Durante 2025, el Banco Nación ocupó un lugar central en la dinámica del sistema financiero argentino al registrar un incremento del 53% en su cartera de préstamos, superando el índice inflacionario del año y consolidando su posición entre los principales actores del crédito en el país. Este desempeño se produjo en un contexto de reordenamiento financiero, donde la entidad estatal amplió su balance, ajustó procesos internos y reforzó su presencia comercial.

Según datos oficiales, el crecimiento de los préstamos en moneda extranjera constituyó uno de los motores principales del avance de la entidad. El stock de estos créditos aumentó 124%, con especial foco en sectores exportadores y grandes empresas. Voceros del banco explicaron que este impulso permitió dotar de liquidez a segmentos clave de la economía vinculados al comercio exterior.

En el rubro de financiamiento a familias, la línea hipotecaria se convirtió en uno de los ejes de la reactivación de la demanda. Bajo el programa “+Hogares con BNA”, el Banco Nación se transformó en la entidad líder en la colocación de créditos para vivienda en todo el sistema, adjudicando 21.500 préstamos por un total de $2,4 billones. Esto representó una participación del 49,5% sobre el total de hipotecas otorgadas a nivel nacional.

La entidad atribuyó parte de su crecimiento a la digitalización de trámites y procesos. Según la información oficial, la reducción del plazo promedio entre la solicitud y el desembolso de los préstamos pasó de aproximadamente 200 días a menos de 50. Además, el 40% de los nuevos tomadores de créditos fueron clientes que se incorporaron a la base de la entidad durante el último año. Este dato refleja un avance en el acceso al crédito y en la captación de nuevos segmentos de usuarios.

En el segmento de banca personas, el producto “+Autos” introdujo un esquema de financiación para la compra de vehículos que no requirió la presencia física en sucursales. Mediante una red de más de 1.400 concesionarios, la entidad financió la adquisición de más de 11.300 automóviles, alcanzando así una participación de mercado superior al 20% en esta modalidad.

La transformación digital también tuvo impacto en las operaciones cotidianas. Durante 2025, el Banco Nación modificó su modelo de atención, lo que se tradujo en una caída del 20% en las operaciones presenciales en sucursales y del 30% en las transacciones en cajeros automáticos. Al mismo tiempo, las operaciones digitales aumentaron un 20% en términos interanuales.
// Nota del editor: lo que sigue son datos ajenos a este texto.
Source: an optimization exercise on an open RTL-to-GDS flow (aim: small area and a short achievable clock period). Production flows keep margins and buffers that such runs may drop. Function was checked by simulation only, so behaviour that the tests miss may differ from the original. Power and IR drop assume default switching activity.

Design btb_sat, start of the top module:
module btb_sat #(
   parameter int ENTRIES  = 8,
   parameter int IDX_W    = 3,
   parameter int PC_W     = 32,
   parameter int CNT_W    = 2,
   parameter int CNT_INIT = 2
) (
   input  logic            clk,
   input  logic            reset,
   input  logic [PC_W-1:0] pc_in,
   output logic            hit,
   output logic            token,
   output logic [PC_W-1:0] next_pc_out,
   input  logic            is_req_pc,
   input  logic [PC_W-1:0] req_pc,
   input  logic [PC_W-1:0] predict_target,
   input  logic            req_taken,
   input  logic            flush
);
Size in the first run: about 530 flip-flops, roughly 140 I/O pins.
Settings: LEC_CHECK=0, ABC_CLOCK_PERIOD_IN_PS=4000, CAP_MARGIN=20, CORE_MARGIN=2, CORE_UTILIZATION=68, SETUP_SLACK_MARGIN=2.5, SLEW_MARGIN=20; clock period 8.0 ns.
standard.sh (not shown) runs the stock make flow with config.mk's settings and CLKGATE_MAP_FILE= SYNTH_SCRIPT=/design/flow/synth_recipe.tcl, a recipe that flattens the netlist after the stock synthesis.
==> flow/flow/run.sh <==
#!/bin/bash
set -euo pipefail
export BUFFER_PORTS_ARGS="-buffer_cell sky130_fd_sc_hd__buf_2"
export CTS_ARGS="-sink_clustering_enable -repair_clock_nets -dont_use_dummy_load -sink_clustering_size 25 -sink_clustering_max_diameter 90"
PLATFORM_DONT_USE="sky130_fd_sc_hd__probe_p_8 sky130_fd_sc_hd__probec_p_8 sky130_fd_sc_hd__lpflow_bleeder_1 sky130_fd_sc_hd__lpflow_clkbufkapwr_1 sky130_fd_sc_hd__lpflow_clkbufkapwr_16 sky130_fd_sc_hd__lpflow_clkbufkapwr_2 sky130_fd_sc_hd__lpflow_clkbufkapwr_4 sky130_fd_sc_hd__lpflow_clkbufkapwr_8 sky130_fd_sc_hd__lpflow_clkinvkapwr_1 sky130_fd_sc_hd__lpflow_clkinvkapwr_16 sky130_fd_sc_hd__lpflow_clkinvkapwr_2 sky130_fd_sc_hd__lpflow_clkinvkapwr_4 sky130_fd_sc_hd__lpflow_clkinvkapwr_8 sky130_fd_sc_hd__lpflow_decapkapwr_12 sky130_fd_sc_hd__lpflow_decapkapwr_3 sky130_fd_sc_hd__lpflow_decapkapwr_4 sky130_fd_sc_hd__lpflow_decapkapwr_6 sky130_fd_sc_hd__lpflow_decapkapwr_8 sky130_fd_sc_hd__lpflow_inputiso0n_1 sky130_fd_sc_hd__lpflow_inputiso0p_1 sky130_fd_sc_hd__lpflow_inputiso1n_1 sky130_fd_sc_hd__lpflow_inputiso1p_1 sky130_fd_sc_hd__lpflow_inputisolatch_1 sky130_fd_sc_hd__lpflow_isobufsrc_1 sky130_fd_sc_hd__lpflow_isobufsrc_16 sky130_fd_sc_hd__lpflow_isobufsrc_2 sky130_fd_sc_hd__lpflow_isobufsrc_4 sky130_fd_sc_hd__lpflow_isobufsrc_8 sky130_fd_sc_hd__lpflow_isobufsrckapwr_16 sky130_fd_sc_hd__lpflow_lsbuf_lh_hl_isowell_tap_1 sky130_fd_sc_hd__lpflow_lsbuf_lh_hl_isowell_tap_2 sky130_fd_sc_hd__lpflow_lsbuf_lh_hl_isowell_tap_4 sky130_fd_sc_hd__lpflow_lsbuf_lh_isowell_4 sky130_fd_sc_hd__lpflow_lsbuf_lh_isowell_tap_1 sky130_fd_sc_hd__lpflow_lsbuf_lh_isowell_tap_2 sky130_fd_sc_hd__lpflow_lsbuf_lh_isowell_tap_4"
EXTRA_DONT_USE="sky130_fd_sc_hd__nor4_1 sky130_fd_sc_hd__nor4_2 sky130_fd_sc_hd__nor4_4 sky130_fd_sc_hd__nor4b_1 sky130_fd_sc_hd__nor4b_2 sky130_fd_sc_hd__nor4b_4 sky130_fd_sc_hd__nor4bb_1 sky130_fd_sc_hd__nor4bb_2 sky130_fd_sc_hd__nor4bb_4"
bash standard.sh "DONT_USE_CELLS=$PLATFORM_DONT_USE $EXTRA_DONT_USE" finish > standard.log 2>&1
Edit:
==> flow/flow/run.sh (replaced) <==
#!/bin/bash
set -euo pipefail
export BUFFER_PORTS_ARGS="-buffer_cell sky130_fd_sc_hd__buf_2"
export CTS_ARGS="-sink_clustering_enable -repair_clock_nets -dont_use_dummy_load -sink_clustering_size 20 -sink_clustering_max_diameter 80"
bash standard.sh > standard.log 2>&1
CORE_UTILIZATION = 65   (was 68)
SETUP_SLACK_MARGIN = 3.0   (was 2.5)
Result:
- The changed run produced a clean layout
- non-clock buffer count grows by 41
- setup slack gets worse by 0.036 ns
- hold slack gains 0.048 ns
- design area increases by 3.8%
- power climbs by 2.7%
- wire length goes up by 4.3%
- sequential power barely changes
- utilization came out higher by 0.52 points
- global-route usage is higher by 0.40 points
- final cell count is higher by 4.4%
- via count increases by 3.4%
La aplicación “BNA+” se consolidó como una herramienta clave en la estrategia de digitalización. Según cifras provistas por la entidad, la app obtuvo una valoración de 53 puntos y permitió la apertura online de 333.000 cajas de ahorro en dólares, lo que generó un incremento del 29% en el stock de este tipo de cuentas. El Banco Nación también avanzó en la digitalización del pago de transporte público, alcanzando 70% de participación en pagos realizados con VQR y superando los 560.000 viajes diarios gestionados a través de este sistema.
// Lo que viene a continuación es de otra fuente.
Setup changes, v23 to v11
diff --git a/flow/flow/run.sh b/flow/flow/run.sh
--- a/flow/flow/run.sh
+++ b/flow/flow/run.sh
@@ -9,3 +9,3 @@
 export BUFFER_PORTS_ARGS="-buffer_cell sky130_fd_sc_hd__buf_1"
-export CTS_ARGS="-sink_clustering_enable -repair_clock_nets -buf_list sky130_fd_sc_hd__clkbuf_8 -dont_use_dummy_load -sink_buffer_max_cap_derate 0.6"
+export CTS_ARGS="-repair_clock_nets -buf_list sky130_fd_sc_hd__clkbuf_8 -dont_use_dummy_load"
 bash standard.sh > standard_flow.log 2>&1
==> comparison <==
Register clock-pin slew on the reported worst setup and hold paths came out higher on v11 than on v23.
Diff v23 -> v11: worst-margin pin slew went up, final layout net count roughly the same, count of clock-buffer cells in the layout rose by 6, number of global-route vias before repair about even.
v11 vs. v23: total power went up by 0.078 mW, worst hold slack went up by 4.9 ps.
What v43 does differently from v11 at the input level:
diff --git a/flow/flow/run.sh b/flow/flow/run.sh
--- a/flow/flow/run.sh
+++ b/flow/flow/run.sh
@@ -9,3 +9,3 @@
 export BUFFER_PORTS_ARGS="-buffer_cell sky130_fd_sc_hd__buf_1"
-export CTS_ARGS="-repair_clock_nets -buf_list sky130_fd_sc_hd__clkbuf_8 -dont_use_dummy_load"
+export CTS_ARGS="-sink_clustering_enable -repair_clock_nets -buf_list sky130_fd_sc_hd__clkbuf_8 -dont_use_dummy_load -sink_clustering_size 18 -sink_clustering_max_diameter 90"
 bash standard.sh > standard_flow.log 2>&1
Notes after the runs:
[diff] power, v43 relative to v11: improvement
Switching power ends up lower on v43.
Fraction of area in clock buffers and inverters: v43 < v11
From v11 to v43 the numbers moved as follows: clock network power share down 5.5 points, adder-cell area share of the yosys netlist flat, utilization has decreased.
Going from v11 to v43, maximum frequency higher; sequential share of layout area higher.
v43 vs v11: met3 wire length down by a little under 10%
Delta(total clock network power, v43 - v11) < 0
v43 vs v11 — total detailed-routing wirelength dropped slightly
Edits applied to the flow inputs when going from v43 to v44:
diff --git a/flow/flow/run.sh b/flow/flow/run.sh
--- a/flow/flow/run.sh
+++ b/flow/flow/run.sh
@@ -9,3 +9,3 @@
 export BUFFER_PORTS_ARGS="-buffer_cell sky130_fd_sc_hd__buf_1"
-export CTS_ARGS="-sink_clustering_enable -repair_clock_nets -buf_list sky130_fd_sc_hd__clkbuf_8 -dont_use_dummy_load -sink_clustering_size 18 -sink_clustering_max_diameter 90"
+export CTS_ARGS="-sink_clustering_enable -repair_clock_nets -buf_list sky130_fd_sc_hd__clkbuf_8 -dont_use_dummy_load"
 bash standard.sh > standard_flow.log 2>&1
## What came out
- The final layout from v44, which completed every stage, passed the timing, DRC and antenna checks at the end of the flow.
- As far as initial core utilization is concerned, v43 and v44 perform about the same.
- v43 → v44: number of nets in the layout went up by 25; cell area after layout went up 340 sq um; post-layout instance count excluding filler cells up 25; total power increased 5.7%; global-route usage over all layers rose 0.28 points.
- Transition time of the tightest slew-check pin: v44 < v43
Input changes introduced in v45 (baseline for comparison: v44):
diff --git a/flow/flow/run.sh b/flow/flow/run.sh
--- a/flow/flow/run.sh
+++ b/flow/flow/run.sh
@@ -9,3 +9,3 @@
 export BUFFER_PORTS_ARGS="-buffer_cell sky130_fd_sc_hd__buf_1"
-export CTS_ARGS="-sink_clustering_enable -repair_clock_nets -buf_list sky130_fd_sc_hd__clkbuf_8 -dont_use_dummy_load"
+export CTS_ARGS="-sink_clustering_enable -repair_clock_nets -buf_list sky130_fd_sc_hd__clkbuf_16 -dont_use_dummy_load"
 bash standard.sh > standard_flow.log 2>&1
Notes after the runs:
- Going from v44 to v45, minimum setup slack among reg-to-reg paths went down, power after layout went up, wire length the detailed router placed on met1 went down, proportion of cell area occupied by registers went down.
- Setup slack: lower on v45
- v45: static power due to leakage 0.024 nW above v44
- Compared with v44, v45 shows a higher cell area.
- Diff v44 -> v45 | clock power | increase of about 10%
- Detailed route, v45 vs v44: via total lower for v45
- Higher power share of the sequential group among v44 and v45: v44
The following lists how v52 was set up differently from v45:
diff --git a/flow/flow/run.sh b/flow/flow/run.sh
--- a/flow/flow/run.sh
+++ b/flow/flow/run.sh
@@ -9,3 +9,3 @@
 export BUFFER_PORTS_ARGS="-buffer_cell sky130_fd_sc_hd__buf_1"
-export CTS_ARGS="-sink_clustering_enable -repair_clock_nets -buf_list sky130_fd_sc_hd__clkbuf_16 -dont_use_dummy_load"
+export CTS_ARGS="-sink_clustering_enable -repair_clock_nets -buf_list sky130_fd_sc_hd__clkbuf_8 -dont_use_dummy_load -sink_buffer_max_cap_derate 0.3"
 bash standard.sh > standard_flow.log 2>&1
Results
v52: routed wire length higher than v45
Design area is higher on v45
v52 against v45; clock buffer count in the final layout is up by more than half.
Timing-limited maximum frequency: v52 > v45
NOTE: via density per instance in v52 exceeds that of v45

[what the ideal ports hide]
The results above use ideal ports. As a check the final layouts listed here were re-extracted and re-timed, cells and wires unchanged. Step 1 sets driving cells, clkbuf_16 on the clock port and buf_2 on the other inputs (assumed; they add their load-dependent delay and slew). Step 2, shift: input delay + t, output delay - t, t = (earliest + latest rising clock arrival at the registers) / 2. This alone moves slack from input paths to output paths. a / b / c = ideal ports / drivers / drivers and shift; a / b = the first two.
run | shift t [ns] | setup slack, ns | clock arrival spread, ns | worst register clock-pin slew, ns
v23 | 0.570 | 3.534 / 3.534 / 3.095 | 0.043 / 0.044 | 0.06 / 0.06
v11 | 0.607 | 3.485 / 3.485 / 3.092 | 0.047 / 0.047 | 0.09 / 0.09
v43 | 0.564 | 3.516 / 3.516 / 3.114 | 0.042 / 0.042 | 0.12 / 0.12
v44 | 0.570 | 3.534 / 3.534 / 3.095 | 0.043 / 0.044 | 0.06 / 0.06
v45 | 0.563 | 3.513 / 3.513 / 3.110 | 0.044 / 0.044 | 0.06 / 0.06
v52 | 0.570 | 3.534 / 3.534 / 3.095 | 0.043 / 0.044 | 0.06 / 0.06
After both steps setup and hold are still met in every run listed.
En materia de solidez patrimonial, la entidad reportó una reducción significativa en el índice de irregularidad de su cartera, que descendió al 2,5% en septiembre de 2025, tras ubicarse en 12% al inicio del período de gestión. Según la información oficial, la calificadora FIX SCR otorgó a el Banco Nación la máxima calificación local de largo plazo: “AAA(arg)”.

Durante el año, la entidad estatal intervino en la renovación de convenios con el sector público en un contexto de mayor competencia con la banca privada. El 96% de los empleados estatales que utilizaban servicios bancarios mantuvo su relación con la institución, lo que contribuyó a consolidar una base de más de 15 millones de personas y 180.000 empresas clientes.

De cara a 2026, el Banco Nación proyecta avanzar con la digitalización integral del crédito para empresas y el lanzamiento de una nueva plataforma de banca digital. La entidad estatal sostiene que estos procesos permitirán acompañar las necesidades de financiamiento de los distintos sectores productivos y afianzar su rol en la intermediación financiera.